Painting by Jean-Auguste-Dominique Ingres

Jupiter and Thetis is an 1811 painting by the French neoclassical painter Jean-Auguste-Dominique Ingres, in the Musée Granet, Aix-en-Provence, France. Painted when the artist was not yet 31, the work severely and pointedly contrasts the grandeur and might of a cloud-borne Olympian male deity against that of a diminutive and half nude nymph. Ingres' subject matter is borrowed from an episode in Homer's Iliad when the sea nymph Thetis begs Jupiter to intervene and guide the fate of her son Achilles, who was at the time embroiled in the Trojan War.

==Style and subject==
The painting is steeped in the traditions of both classical and neoclassical art, most notably in its grand scale of 136+5/8 × 101+1/4 in. Ingres creates many visual contrasts between the god and the slithering nymph: Jupiter is shown facing the viewer frontally with both his arms and legs spread broadly across the canvas, while the color of his dress and flesh echoes that of the marble at his feet.
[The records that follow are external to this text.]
$ cat src/sqr_pkg.sv
// shared constants, field layout and helpers for the sample sequencer
package sqr_pkg;
  localparam int SQR_NUM_SEQ  = 4;
  localparam int SQR_NUM_STEP = 17;
  localparam int SQR_DATA_W   = 12;
  localparam int SQR_ACC_W    = 18;
  localparam int SQR_CNT_W    = 4;
  localparam int SQR_ADDR_W   = 12;
  // register byte offsets
  localparam logic [11:0] SQR_OFF_CTRL   = 12'h000;
  localparam logic [11:0] SQR_OFF_TRIG   = 12'h004;
  localparam logic [11:0] SQR_OFF_PTRIG  = 12'h008;
  localparam logic [11:0] SQR_OFF_FLAGS  = 12'h00c;
  localparam logic [11:0] SQR_OFF_STATUS = 12'h010;
  localparam logic [11:0] SQR_OFF_FIFO   = 12'h020;
  localparam logic [11:0] SQR_OFF_COUNT  = 12'h030;
  localparam logic [11:0] SQR_OFF_STEP   = 12'h040;
  // field positions
  localparam int SQR_CTRL_AVG_LSB  = 4;
  localparam int SQR_TRIG_PRIO_LSB = 8;
  localparam int SQR_FLAGS_UNF_LSB = 4;
  localparam int SQR_STEP_DIFF_BIT = 3;
  localparam int SQR_STEP_TEMP_BIT = 4;
  localparam int SQR_STEP_LAST_BIT = 5;
  localparam int SQR_STEP_IRQ_BIT  = 6;
  localparam int SQR_STEP_W        = 7;
  // reset values and limits
  localparam logic [3:0]  SQR_EN_RST   = 4'h0;
  localparam logic [2:0]  SQR_AVG_RST  = 3'h0;
  localparam logic [2:0]  SQR_AVG_MAX  = 3'h6;
  localparam logic [31:0] SQR_TRIG_RST = 32'h0000e400;
  // trigger source codes
  localparam logic [1:0] SQR_SRC_PROC   = 2'h0;
  localparam logic [1:0] SQR_SRC_EXT    = 2'h1;
  localparam logic [1:0] SQR_SRC_TIMER  = 2'h2;
  localparam logic [1:0] SQR_SRC_ALWAYS = 2'h3;

  function automatic logic [3:0] sqr_seq_len(input int s);
    case (s)
      0:       sqr_seq_len = 4'h8;
      1, 2:    sqr_seq_len = 4'h4;
      default: sqr_seq_len = 4'h1;
    endcase
  endfunction

  function automatic logic [4:0] sqr_step_base(input logic [1:0] s);
    case (s)
      2'h0:    sqr_step_base = 5'h00;
      2'h1:    sqr_step_base = 5'h08;
      2'h2:    sqr_step_base = 5'h0c;
      default: sqr_step_base = 5'h10;
    endcase
  endfunction
endpackage

$ cat src/sqr_fifo_if.sv
// carrier between the sequencer core and one result fifo
`timescale 1ns/10ps
`default_nettype none
interface sqr_fifo_if #(parameter int DW = 12, parameter int CW = 4);
  logic          push;
  logic [DW-1:0] push_data;
  logic          pop;
  logic [DW-1:0] rd_data;
  logic [CW-1:0] count;
  modport ctl   (output push, push_data, pop, input rd_data, count);
  modport store (input push, push_data, pop, output rd_data, count);
endinterface
`default_nettype wire

$ cat src/sqr_fifo.sv
// per-sequence result fifo
`timescale 1ns/10ps
`default_nettype none
module sqr_fifo #(
  parameter int DEPTH = 8,
  parameter int DW    = 12,
  parameter int CW    = 4
) (
  // clock and reset
  input wire logic pclk,
  input wire logic presetn,
  // core side
  sqr_fifo_if.store f
);
  localparam int PW = (DEPTH > 1) ? $clog2(DEPTH) : 1;

  typedef struct packed {
    logic [DEPTH-1:0][DW-1:0] mem;
    logic [PW-1:0]            wr;
    logic [PW-1:0]            rd;
    logic [CW-1:0]            cnt;
  } sqr_fifo_s;

  sqr_fifo_s q_ff, nxt_q;

  function automatic logic [PW-1:0] inc(input logic [PW-1:0] p);
    inc = (p == PW'(DEPTH - 1)) ? '0 : p + 1'b1;
  endfunction

  always_comb begin
    logic do_push;
    logic do_pop;
    nxt_q   = q_ff;
    do_pop  = f.pop && (q_ff.cnt != '0);
    // a full fifo drops the new result; overflow is flagged upstream
    do_push = f.push && (q_ff.cnt != CW'(DEPTH));
    if (do_push) begin
      nxt_q.mem[q_ff.wr] = f.push_data;
      nxt_q.wr           = inc(q_ff.wr);
    end
    if (do_pop) begin
      nxt_q.rd = inc(q_ff.rd);
    end
    nxt_q.cnt = q_ff.cnt + CW'(do_push) - CW'(do_pop);
  end

  always_ff @(posedge pclk or negedge presetn) begin
    if (!presetn) begin
      q_ff <= '0;
    end else begin
      q_ff <= nxt_q;
    end
  end

  assign f.rd_data = q_ff.mem[q_ff.rd];
  assign f.count   = q_ff.cnt;
endmodule
`default_nettype wire

$ cat src/sqr_arb.sv
// fixed-priority pick among pending sequences
`timescale 1ns/10ps
`default_nettype none
module sqr_arb (
  // requests
  input  wire logic [3:0]      pending,
  input  wire logic [3:0][1:0] prio,
  // grant
  output logic                 grant_vld,
  output logic [1:0]           grant_seq
);
  always_comb begin
    logic [1:0] best;
    best      = 2'h3;
    grant_vld = 1'b0;
    grant_seq = 2'h0;
    // lowest value wins; ties go to the lower sequence number
    for (int s = 0; s < 4; s++) begin
      if (pending[s] && (!grant_vld || prio[s] < best)) begin
        grant_vld = 1'b1;
        grant_seq = 2'(s);
        best      = prio[s];
      end
    end
  end
endmodule
`default_nettype wire

$ cat src/sqr_top.sv
// sample sequencer: apb registers, triggers, arbitration, stepping, averaging
// What this block does
// RULE_01 - four sequences of eight, four, four, one
// RULE_02 - per-sequence trigger source; software command trigger
// RULE_03 - external pin event starts sequence
// RULE_04 - timer trigger output starts sequence
// RULE_05 - always trigger repeats, below higher priorities
// RULE_06 - two-bit priority, zero is highest
// RULE_07 - software keeps priorities unique
// RULE_08 - per-sequence fifo with readable sample count
// RULE_09 - disabled sequence ignores triggers
// RULE_10 - software configures before enabling
// RULE_11 - overflow when trigger finds unread samples
// RULE_12 - overflow sticky until software clears
// RULE_13 - underflow when reading an empty fifo
// RULE_14 - step holds channel, temp, diff, last, irq
// RULE_15 - last marker stops; irq flag pulses
// RULE_16 - steps run in ascending index order
// RULE_17 - differential select names a channel pair
// RULE_18 - software avoids differential with temp sensor
// RULE_19 - highest priority triggered sequence runs first
// RULE_20 - underflow sticky until software clears
// RULE_21 - one shared averaging factor, averaged entries
// RULE_22 - fifo holds at least a full sequence
`timescale 1ns/10ps
`default_nettype none
module sqr_top (
  // clock and reset
  input  wire logic                        pclk,
  input  wire logic                        presetn,
  // apb slave
  input  wire logic                        psel,
  input  wire logic                        penable,
  input  wire logic                        pwrite,
  input  wire logic [sqr_pkg::SQR_ADDR_W-1:0] paddr,
  input  wire logic [31:0]                 pwdata,
  output logic      [31:0]                 prdata,
  output logic                             pready,
  output logic                             pslverr,
  // trigger sources
  input  wire logic                        ext_trig_pin,
  input  wire logic                        timer_trig,
  // conversion core
  output logic                             conv_req,
  output logic      [2:0]                  conv_chan,
  output logic                             conv_diff,
  output logic                             conv_temp,
  input  wire logic                        conv_done,
  input  wire logic [sqr_pkg::SQR_DATA_W-1:0] conv_data,
  // per-step completion events
  output logic      [3:0]                  seq_step_irq
);
  import sqr_pkg::*;

  typedef enum logic [1:0] {ST_IDLE, ST_CONV, ST_GAP} sqr_st_e;

  typedef struct packed {
    sqr_st_e                                st;
    logic [1:0]                             seq;
    logic [2:0]                             step;
    logic [5:0]                             avg_cnt;
    logic [SQR_ACC_W-1:0]                   acc;
    logic [3:0]                             en;
    logic [2:0]                             avg;
    logic [3:0][1:0]                        src;
    logic [3:0][1:0]                        prio;
    logic [SQR_NUM_STEP-1:0][SQR_STEP_W-1:0] steps;
    logic [3:0]                             pend;
    logic [3:0]                             ovf;
    logic [3:0]                             unf;
    logic [3:0]                             irq;
    logic [31:0]                            rdata;
    logic                                   slverr;
    logic [1:0]                             ext_sync;
    logic                                   ext_prev;
  } sqr_top_s;

  sqr_top_s q_ff, nxt_q;

  logic [3:0]                 push_vec;
  logic [3:0]                 pop_vec;
  logic [SQR_DATA_W-1:0]      push_val;
  logic [3:0][SQR_DATA_W-1:0] fifo_rd;
  logic [3:0][SQR_CNT_W-1:0]  fifo_cnt;
  logic                       grant_vld;
  logic [1:0]                 grant_seq;

  ////////////////////////////////////////////////////////////////////////////
  // result fifos, sized to the longest run of each sequence

  sqr_fifo_if #(.DW(SQR_DATA_W), .CW(SQR_CNT_W)) fif [SQR_NUM_SEQ] ();

  for (genvar g = 0; g < SQR_NUM_SEQ; g++) begin : g_fifo
    assign fif[g].push      = push_vec[g];
    assign fif[g].push_data = push_val;
    assign fif[g].pop       = pop_vec[g];
    assign fifo_rd[g]       = fif[g].rd_data;
    assign fifo_cnt[g]      = fif[g].count;
    sqr_fifo #(
      .DEPTH (int'(sqr_seq_len(g))), // RULE_22 RULE_01
      .DW    (SQR_DATA_W),
      .CW    (SQR_CNT_W)
    ) u_fifo (
      .pclk    (pclk),
      .presetn (presetn),
      .f       (fif[g])
    );
  end

  sqr_arb u_arb (
    .pending   (q_ff.pend),
    .prio      (q_ff.prio),
    .grant_vld (grant_vld),
    .grant_seq (grant_seq)
  );

  ////////////////////////////////////////////////////////////////////////////
  // address decode helpers

  function automatic logic is_step(input logic [SQR_ADDR_W-1:0] a);
    is_step = (a >= SQR_OFF_STEP) && (a < SQR_OFF_STEP + 12'(4 * SQR_NUM_STEP));
  endfunction

  function automatic logic [4:0] step_idx(input logic [SQR_ADDR_W-1:0] a);
    logic [SQR_ADDR_W-1:0] d;
    d        = a - SQR_OFF_STEP;
    step_idx = d[6:2];
  endfunction

  function automatic logic in_bank(input logic [SQR_ADDR_W-1:0] a,
                                   input logic [SQR_ADDR_W-1:0] base);
    in_bank = (a[SQR_ADDR_W-1:4] == base[SQR_ADDR_W-1:4]);
  endfunction

  ////////////////////////////////////////////////////////////////////////////
  // next state

  always_comb begin
    logic                  setup;
    logic                  wr_acc;
    logic                  ext_edge;
    logic [3:0]            ptrig;
    logic [3:0]            trig;
    logic [6:0]            cfg;
    logic [SQR_ACC_W-1:0]  sum;
    logic [1:0]            bs;
    nxt_q    = q_ff;
    push_vec = 4'h0;
    pop_vec  = 4'h0;
    push_val = '0;
    ptrig    = 4'h0;
    sum      = '0;
    trig     = 4'h0;
    cfg      = '0;
    nxt_q.irq = 4'h0;
    setup    = psel && !penable;
    wr_acc   = psel && penable && pwrite;
    bs       = paddr[3:2];

    // two-stage pin synchroniser, edge taken behind the second stage
    nxt_q.ext_sync = {q_ff.ext_sync[0], ext_trig_pin};
    nxt_q.ext_prev = q_ff.ext_sync[1];
    ext_edge       = q_ff.ext_sync[1] && !q_ff.ext_prev; // RULE_03

    // reads are decoded in the setup cycle so a pop happens exactly once
    if (setup) begin
      nxt_q.rdata  = 32'h0;
      nxt_q.slverr = 1'b0;
      if (paddr[1:0] != 2'h0) begin
        nxt_q.slverr = 1'b1;
      end else if (paddr == SQR_OFF_CTRL) begin
        nxt_q.rdata = {25'h0, q_ff.avg, q_ff.en};
      end else if (paddr == SQR_OFF_TRIG) begin
        nxt_q.rdata = {16'h0, q_ff.prio, q_ff.src};
      end else if (paddr == SQR_OFF_PTRIG) begin
        nxt_q.rdata = 32'h0;
      end else if (paddr == SQR_OFF_FLAGS) begin
        nxt_q.rdata = {24'h0, q_ff.unf, q_ff.ovf};
      end else if (paddr == SQR_OFF_STATUS) begin
        nxt_q.rdata = {26'h0, q_ff.step, q_ff.seq, q_ff.st != ST_IDLE};
      end else if (in_bank(paddr, SQR_OFF_FIFO)) begin
        if (!pwrite) begin
          nxt_q.rdata = {20'h0, fifo_rd[bs]};
          pop_vec[bs] = 1'b1;
          if (fifo_cnt[bs] == '0) begin
            nxt_q.rdata = 32'h0;
            nxt_q.unf[bs] = 1'b1; // RULE_13 RULE_20
          end
        end
      end else if (in_bank(paddr, SQR_OFF_COUNT)) begin
        nxt_q.rdata = {28'h0, fifo_cnt[bs]}; // RULE_08
      end else if (is_step(paddr)) begin
        nxt_q.rdata = {25'h0, q_ff.steps[step_idx(paddr)]};
      end else begin
        nxt_q.slverr = 1'b1;
      end
    end

    // writes take effect at the access edge
    if (wr_acc && paddr[1:0] == 2'h0) begin
      if (paddr == SQR_OFF_CTRL) begin
        nxt_q.en  = pwdata[3:0];
        nxt_q.avg = (pwdata[SQR_CTRL_AVG_LSB +: 3] > SQR_AVG_MAX) ?
                    SQR_AVG_MAX : pwdata[SQR_CTRL_AVG_LSB +: 3]; // RULE_21
      end else if (paddr == SQR_OFF_TRIG) begin
        for (int s = 0; s < 4; s++) begin
          nxt_q.src[s]  = pwdata[2*s +: 2];
          nxt_q.prio[s] = pwdata[SQR_TRIG_PRIO_LSB + 2*s +: 2]; // RULE_06
        end
      end else if (paddr == SQR_OFF_PTRIG) begin
        ptrig = pwdata[3:0]; // RULE_02
      end else if (paddr == SQR_OFF_FLAGS) begin
        // clears first; hardware sets below win in the same cycle
        nxt_q.ovf = nxt_q.ovf & ~pwdata[3:0]; // RULE_12
        nxt_q.unf = nxt_q.unf & ~pwdata[SQR_FLAGS_UNF_LSB +: 4]; // RULE_20
      end else if (is_step(paddr)) begin
        nxt_q.steps[step_idx(paddr)] = pwdata[SQR_STEP_W-1:0]; // RULE_14
      end
    end

    // trigger capture per sequence
    for (int s = 0; s < 4; s++) begin
      unique case (q_ff.src[s])
        SQR_SRC_PROC:  trig[s] = ptrig[s]; // RULE_02
        SQR_SRC_EXT:   trig[s] = ext_edge; // RULE_03
        SQR_SRC_TIMER: trig[s] = timer_trig; // RULE_04
        SQR_SRC_ALWAYS: trig[s] = 1'b1; // RULE_05
      endcase
      if (!q_ff.en[s]) begin
        nxt_q.pend[s] = 1'b0; // RULE_09
      end else if (trig[s] && !q_ff.pend[s] &&
                   !(q_ff.st != ST_IDLE && q_ff.seq == 2'(s))) begin
        nxt_q.pend[s] = 1'b1; // RULE_09
        if (fifo_cnt[s] != '0) begin
          nxt_q.ovf[s] = 1'b1; // RULE_11 RULE_12
        end
      end
    end

    // stepping through the granted sequence
    cfg = q_ff.steps[sqr_step_base(q_ff.seq) + 5'(q_ff.step)];
    unique case (q_ff.st)
      ST_IDLE: begin
        if (grant_vld) begin
          nxt_q.seq     = grant_seq; // RULE_19 RULE_05
          nxt_q.step    = 3'h0;
          nxt_q.avg_cnt = 6'h0;
          nxt_q.acc     = '0;
          nxt_q.pend[grant_seq] = 1'b0;
          nxt_q.st      = ST_CONV;
        end
      end
      ST_CONV: begin
        if (conv_done) begin
          sum       = q_ff.acc + SQR_ACC_W'(conv_data);
          nxt_q.acc = sum;
          nxt_q.st  = ST_GAP;
          nxt_q.avg_cnt = q_ff.avg_cnt + 6'h1;
          // averaging: 2^avg conversions per step, one averaged entry
          if (q_ff.avg_cnt == 6'((7'h1 << q_ff.avg) - 7'h1)) begin // RULE_21
            push_val          = SQR_DATA_W'(sum >> q_ff.avg);
            push_vec[q_ff.seq] = 1'b1; // RULE_08
            nxt_q.avg_cnt     = 6'h0;
            nxt_q.acc         = '0;
            nxt_q.irq[q_ff.seq] = cfg[SQR_STEP_IRQ_BIT]; // RULE_15
            if (cfg[SQR_STEP_LAST_BIT] ||
                4'(q_ff.step) == sqr_seq_len(int'(q_ff.seq)) - 4'h1) begin
              nxt_q.st = ST_IDLE; // RULE_15 RULE_16
            end else begin
              nxt_q.step = q_ff.step + 3'h1; // RULE_16
            end
          end
        end
      end
      ST_GAP: begin
        nxt_q.st = ST_CONV;
      end
    endcase
  end

  always_ff @(posedge pclk or negedge presetn) begin
    if (!presetn) begin
      q_ff      <= '0;
      q_ff.st   <= ST_IDLE;
      q_ff.en   <= SQR_EN_RST;
      q_ff.avg  <= SQR_AVG_RST;
      q_ff.src  <= SQR_TRIG_RST[7:0];
      q_ff.prio <= SQR_TRIG_RST[15:8];
    end else begin
      q_ff <= nxt_q;
    end
  end

  ////////////////////////////////////////////////////////////////////////////
  // outputs

  logic [SQR_STEP_W-1:0] cur_cfg;
  assign cur_cfg = q_ff.steps[sqr_step_base(q_ff.seq) + 5'(q_ff.step)];

  // no validity check: bad pair or temp+diff is passed through as written
  assign conv_req     = (q_ff.st == ST_CONV);
  assign conv_chan    = cur_cfg[2:0]; // RULE_17
  assign conv_diff    = cur_cfg[SQR_STEP_DIFF_BIT]; // RULE_17
  assign conv_temp    = cur_cfg[SQR_STEP_TEMP_BIT]; // RULE_14
  assign seq_step_irq = q_ff.irq; // RULE_15
  assign prdata       = q_ff.rdata;
  assign pslverr      = q_ff.slverr;
  assign pready       = 1'b1;
endmodule
`default_nettype wire

$ cat config.mk
export PLATFORM = sky130hd
export DESIGN_NAME = sqr_top
export DESIGN_NICKNAME = d
export VERILOG_FILES = /design/src/sqr_pkg.sv /design/src/sqr_fifo_if.sv /design/src/sqr_fifo.sv /design/src/sqr_arb.sv /design/src/sqr_top.sv
export SDC_FILE = /design/constraint.sdc
export NUM_CORES = 1
export LEC_CHECK = 0
export BUFFER_PORTS_ARGS = -buffer_cell sky130_fd_sc_hd__buf_4
export CAP_MARGIN = 20
export CORE_AREA = 2 2 199 220
export DETAILED_ROUTE_END_ITERATION = 7
export DIE_AREA = 0 0 201 222
export GPL_TIMING_DRIVEN = 1
export PLACE_DENSITY = 0.82
export REMOVE_ABC_BUFFERS = 1
export SETUP_SLACK_MARGIN = 0.1
export SYNTH_ARGS = -nofsm -noshare
export SYNTH_HDL_FRONTEND = slang
export SYNTH_SLANG_ARGS = --single-unit
$ cat constraint.sdc
create_clock -name pclk -period 9.6 [get_ports pclk]
set_input_delay 0.96 -clock pclk [delete_from_list [all_inputs] [get_ports pclk]]
set_output_delay 0.96 -clock pclk [all_outputs]
set_load 0.02 [all_outputs]
==> qor.yml <==
crit_type: "register to register"
min_period_ns: 4.75
post_cts_buffers: 0
die_y_um: 222
fin_worst_skew_ns: 0.0200
final.period_utilization_pct: 49.5
slew_headroom_pct: 22.9
grt_pass1_wl_um: 96300
outcome: "complete, no violations"
area_delta_synth_final_pct: 9.91
htree_levels: 2
grt_max_degree: 194
first_pass_iters: 8
finalSetupViolations: 0
hold_class: "register to register"
crit_family: "simple AND/OR/NAND/NOR gates"
power-per-cell-area_nw_per_um2: 146
layout-drive-gt1-share_pct: 39.2
multi_input_area_um2: 12300
vias_per_cell: 6.56
path_cells: "nand2_1 > xnor2_1 > nor4_1 > a21oi_1 > nor2_1 > nand3_1 > a311oi_4 > ha_1 > inv_1 > fa_1 > xnor2_1"
port_buffers: 74
overflow: 0
required_ns: 10.09
cts_tree: "done"
start_util_pct: 57.7
drv_cap: 0
ctsResizeCount: 0
cp_max_fo: 24
crit_top_cell: "xnor2_1"
seqCellArea_um2: 11100
cp.buffers_inverters: 1
setup_ws_ns: 4.85
fin_nets: 1977
die_x_um: 201
placed_cell_area_um2: 25000
ys_seq_elements: 443
ys.flop_type: "dfrtp_1"
rows: 79
track_usage_pct: 27.9
post_drt_wl_per_cell_um: 24.8
cpPeakStageDelay_ns: 1.15
synth-async-reset-ratio_pct: 100
clk_pin_slew_worst_paths_ns: 0.06
worstMarginPinSlew_ns: 1.16
seq_area_frac_synth_pct: 45.6
drtIter0Drc: 1303
fmax_mhz: 211
power.leakage_nw: 12.6
core_um2: 42200
finalInstanceArea_um2: 26700
synth_edf_count: 0
endpoint_kind: "register"
hold_buffers: 0
cts_root_buf: "clkbuf_16"
ys_warn_count: 0
via_count: 16100
crit_arrival_ns: 5.23
clkLatencyLatePin_ns: 0.61
grt_pass1_vias: 17100
cts_buffers: 47
r2r_start: "q_ff[188]$_DFFE_PN0P_"
dieArea_um2: 44600
syn_inst: 1838
holdCritStartpoint: "nxt_q[2]$_DFF_PN0_"
preCtsSetupSlack_ns: 4.99
ir_drop_v: 0.000162
setup_tns_ns: 0
synth_area_per_cell_um2: 13.2
clock_sinks: 443
postRouteAntennaNets: 0
cts_max_path_buffers: 3
hold_viol_final: 0
rsz0062_at_grt: "false"
io_pins: 108
finalPower_mw: 3.90
syn_area_um2: 24300
dp.final_hpwl_um: 40200
synth_cell_type_count: 95
remaining_drc_errors: 0
finalWirelength_um: 60900
antenna_found_initial: 2
crit_path_start_kind: "register"
finalMaxSlewViolations: 0
cp-startpoint: "q_ff[188]$_DFFE_PN0P_"
fill_cells: 3049
critPathSlowestCell: "a311oi_4"
place.gp.congestion: 0.961
logic make-up after synthesis:
kind of cell / after synthesis / synth area share, %
buffers and inverters: 225 / 4.42
other: 2 / 0.0309
DFF: 443 / 45.6
muxes: 523 / 30.7
and+or+nand+nor: 309 / 7.00
adders and majority gates: 68 / 3.64
AOI/OAI and AO/OA: 243 / 7.75
xor gates and xnor gates: 25 / 0.900
cell usage after synthesis (6+ instances only):
| master | n | area share (%) |
|---|---|---|
| o21a_1 | 7 | 0.22 |
| mux2i_1 | 13 | 0.53 |
| nand2_1 | 77 | 1.2 |
| nor2_4 | 10 | 0.46 |
| a22o_1 | 29 | 1.0 |
| nor2b_1 | 17 | 0.44 |
| nor3b_1 | 8 | 0.25 |
| inv_1 | 64 | 0.99 |
| clkbuf_1 | 61 | 0.94 |
| mux2_4 | 14 | 0.86 |
| a22oi_1 | 11 | 0.34 |
| buf_1 | 7 | 0.11 |
| nor3_1 | 19 | 0.39 |
| a31oi_1 | 12 | 0.31 |
| nor4_1 | 8 | 0.21 |
| mux4_2 | 135 | 12 |
| mux2_1 | 8 | 0.37 |
| a21oi_1 | 34 | 0.70 |
| ha_1 | 62 | 3.2 |
| o21ai_0 | 37 | 0.76 |
| and2_1 | 6 | 0.15 |
| xor2_1 | 14 | 0.50 |
| a21o_1 | 12 | 0.37 |
| dfrtp_1 | 439 | 45 |
| nor2_1 | 58 | 0.89 |
| and3_1 | 10 | 0.26 |
| xnor2_1 | 11 | 0.40 |
| a221o_1 | 6 | 0.25 |
| buf_2 | 44 | 0.90 |
| buf_4 | 45 | 1.4 |
| nand4_1 | 15 | 0.39 |
| nand2b_1 | 10 | 0.26 |
| a211oi_1 | 10 | 0.31 |
| mux2_2 | 349 | 16 |
| nand3_1 | 38 | 0.78 |
| a221oi_1 | 6 | 0.22 |
| o211ai_1 | 10 | 0.31 |
cell usage in the layout (no fill, tap or decap), drive strengths merged, types with 5 or more instances in the layout:
cell,n
a21boi,5
fa,5
nand3,40
a221o,6
dfrtp,439
mux4,135
mux2,371
a21o,12
a211o,5
and3,10
nor3b,9
clkbuf,76
a22o,29
nor3,22
ha,62
inv,67
nor2b,17
nand4,15
xnor2,11
a21oi,36
xor2,14
a31oi,12
buf,102
o21ai,42
o211ai,12
a221oi,8
nand2,77
clkinv,7
a211oi,12
or4,6
nor2,71
and2,6
o21a,7
nand2b,12
a22oi,12
conb,17
mux2i,17
o221a,5
nor4,9
registers in the layout (all words and copies together), names as in the netlist:
name / flops
g_fifo.u_fifo.f.count: 16
nxt_q: 2
g_fifo.u_fifo.q_ff: 218
seq_step_irq: 4
q_ff: 186
prdata: 16
pslverr: 1
worst paths after layout:
check	slack, ns	to	depth (start not counted)
worst max-delay path	4.85	g_fifo[3].u_fifo.f.count[2]$_DFF_PN0_	11
worst min-delay path	0.35	nxt_q[0]$_DFF_PN0_	0
worst max register to register	4.85	g_fifo[3].u_fifo.f.count[2]$_DFF_PN0_	11
worst min register to register	0.35	nxt_q[0]$_DFF_PN0_	0
max in group asynchronous	7.68	prdata[10]$_DFFE_PN0P_	2
min in group asynchronous	0.42	q_ff[202]$_DFFE_PN0P_	1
In contrast, Thetis is rendered in sensuous curves and portrayed in supplication to the mercy of a cruel god who holds the fate of her son in his hands. Thetis' right hand falls on Jupiter's hip with a suggestion of erotic caress, while the dark green of her dress accents the dread and foreboding of the bare landscape behind. Her clothing is drawn up against her lower hip, and seems about to fall off. The focal point of the work is Thetis' left hand extended vertically upright as she attempts to stroke the beard of the god.

Jupiter and Thetis, a 1793 engraving by John Flaxman treats the subject matter in a similar tone.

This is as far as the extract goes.